Characteristics of plasmids in KPC-2-producing Serratia marcescens
10.3760/cma.j.cn112309-20200309-00107
- VernacularTitle:黏质沙雷菌携带KPC-2型碳青霉烯酶的相关质粒特征分析
- Author:
Weiqiang XIAO
1
;
Xiaokun WANG
;
Yu JIANG
;
Mingyue SUN
;
Yanmin CHANG
;
Yuanye QU
;
Xinwei YAO
;
Min JING
;
Qingxia XU
Author Information
1. 郑州大学附属肿瘤医院检验科 450007;郑州市消化系统肿瘤标志物诊断重点实验室 450007
- From:
Chinese Journal of Microbiology and Immunology
2020;40(10):757-762
- CountryChina
- Language:Chinese
-
Abstract:
Objective:To analyze the characteristics of plasmids in KPC-2-producing Serratia marcescens ( S. marcescens) isolates. Methods:Four carbapenem-resistant S. marcescens strains were isolated from four patients admitted to the hepatobiliary ward of Affiliated Cancer Hospital of Zhengzhou University in 2016. BD Phenix-100 was used to identify the strains and detect the minimum inhibitory concentrations (MICs). Homology analysis was performed using pulsed-field gel electrophoresis (PFGE). The modified Hodge test was used to detect the phenotypes of carbapenemase. PCR and gene sequencing were used to detect the types of carbapenem resistance genes. The transferability of plasmids was detected by conjugation test. The characteristics of plasmids were analyzed by genomic alignment method after whole genome sequencing. DNAMAN V9 software was used to compare the amino acid sequences of the replication initiation proteins. A phylogenetic tree was constructed with neighbor-joining method using MEGA7.0. Results:All of the four S. marcescens strains were resistant to carbapenem antibiotics.
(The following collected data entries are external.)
// DT
module DT(
        input                   clk,
        input                   reset,
        output                  done,
        output                  sti_rd,
        output  [9:0]           sti_addr,
        input   [15:0]          sti_di,
        output                  res_wr,
        output                  res_rd,
        output  reg [13:0]      res_addr,
        output  reg [7:0]       res_do,
        input   [7:0]           res_di
        );
For scale: roughly 140 flip-flops.
Settings: LEC_CHECK=0, ABC_AREA=1, CAP_MARGIN=15, CELL_PAD_IN_SITES_GLOBAL_PLACEMENT=0, CORE_MARGIN=3, CORE_UTILIZATION=59, CTS_CLUSTER_SIZE=48, GPL_TIMING_DRIVEN=1, MAX_ROUTING_LAYER=met4, MIN_ROUTING_LAYER=met2, PLACE_DENSITY=0.67, SETUP_SLACK_MARGIN=-0.52, SLEW_MARGIN=10, TNS_END_PERCENT=90; clock period 5.28 ns.
run.sh (not shown) runs the stock make flow with config.mk's settings and CLKGATE_MAP_FILE=.
The baseline completed and failed the layout checks on negative setup slack.
Next try:
- CAP_MARGIN: 15 -> 0
- CELL_PAD_IN_SITES_GLOBAL_PLACEMENT: 0 -> default
- CORE_MARGIN: 3 -> 7
- CORE_UTILIZATION: 59 -> 40
- CTS_CLUSTER_SIZE: 48 -> default
- GPL_ROUTABILITY_DRIVEN: default -> 0
- GPL_TIMING_DRIVEN: 1 -> default
- HOLD_SLACK_MARGIN: default -> 0.02
- MIN_ROUTING_LAYER: met2 -> default
- PLACE_DENSITY: 0.67 -> default
- SETUP_SLACK_MARGIN: -0.52 -> default
- SLEW_MARGIN: 10 -> 20
- TNS_END_PERCENT: 90 -> default
- clock period: 5.28 -> 9.0 ns (I/O delays scaled with it)
This time the run completed without violations. Wire length shrinks by a little under a tenth. Via count is lower by a quarter to a third. Final area falls by a few percent.


Setup of run 1:
Starting RTL as in the previous note.
Design DT, start of the top module:
module DT(
        input                   clk,
        input                   reset,
        output                  done,
        output                  sti_rd,
        output  [9:0]           sti_addr,
        input   [15:0]          sti_di,
        output                  res_wr,
        output                  res_rd,
        output  reg [13:0]      res_addr,
        output  reg [7:0]       res_do,
        input   [7:0]           res_di
        );
==> flow/config.mk <==
export PLATFORM = sky130hd
export DESIGN_NAME = DT
export DESIGN_NICKNAME = DT
export VERILOG_FILES = /design/flow/design.v
export SDC_FILE = /design/flow/constraint.sdc
export NUM_CORES = 4
export LEC_CHECK = 0
export ABC_AREA = 1
export CAP_MARGIN = 20
export CORE_MARGIN = 2
export CORE_UTILIZATION = 70
export SETUP_SLACK_MARGIN = -0.3
export SLEW_MARGIN = 20
==> flow/constraint.sdc <==
create_clock -name core_clock -period 6.23 [get_ports {clk}]
set_input_delay 1.2460 -clock core_clock [delete_from_list [all_inputs] [get_ports {clk}]]
set_output_delay 1.2460 -clock core_clock [all_outputs]
set_load 0.01 [all_outputs]
In run 1 the implementation completed, yet the final layout does not meet the checks, the culprit being negative setup slack.
Edits applied to the flow inputs when going from run 1 to run 2:
# run 1
export LEC_CHECK = 0
export ABC_AREA = 1
export CAP_MARGIN = 20
export CORE_MARGIN = 2
export CORE_UTILIZATION = 70
export SETUP_SLACK_MARGIN = -0.3
export SLEW_MARGIN = 20
create_clock -name core_clock -period 6.23 [get_ports {clk}]
# run 2
export LEC_CHECK = 0
export CAP_MARGIN = 20
export CORE_MARGIN = 2
export CORE_UTILIZATION = 66
export SETUP_SLACK_MARGIN = 1.48
export SLEW_MARGIN = 20
create_clock -name core_clock -period 6.06 [get_ports {clk}]
--- outcome ---
Nothing crashed in run 1 and all stages finished; the problem is that the final layout failed, the offending checks being negative setup slack. Run 2: complete, dirty (negative setup slack). From run 2 to run 1, number of antenna violations at the first check in global routing did not move at all. NOTE: combinational share of power in run 2 exceeds that of run 1. Against run 1, run 2 comes in 2 lower on number of clock buffers in the layout. Summary: with run 1 as the reference, clock power in run 2 moved down by a few percent. Taking run 2 over run 1, the total number of nets in the final design ratio works out to 0.801. | post-detailed-routing wire length | run 2 vs run 1 | better |. Re non-clock buffer count in the final layout: run 2 is about 23% up on run 1. Going from run 1 to run 2, first-pass GRT wire length decreased by 13% relative to the old numbers, overall power after layout increased by 5.7% relative to the old numbers, final setup skew closely matched the old numbers. Re post-route cell area: run 1 and run 2 aren't equal, and the lower value belongs to run 2.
They were highly homologous according to PFGE. Hodge test results were all positive and the carbapenemase genotype was blaKPC-2. Conjugation test results were positive. The plasmid was a circular DNA of 42 742 bp in length. It had the similar skeleton of incX6 plasmid and the similar amino acid sequence of replication initiation protein. Moreover, it and incX6 plasmid were at the same node in the phylogenetic tree. The blaKPC-2 was located in the core of drug resistance, which was composed of insertion elements including Tn3 family transposons, recombinant enzyme genes, △ISKpn6 and ISKpn27. Conclusions:The plasmid was incX6-like. The blaKPC-2 gene was located in the transposon of △Tn6296. More attention should be paid to the bacteria carrying KPC-2 in incX plasmids.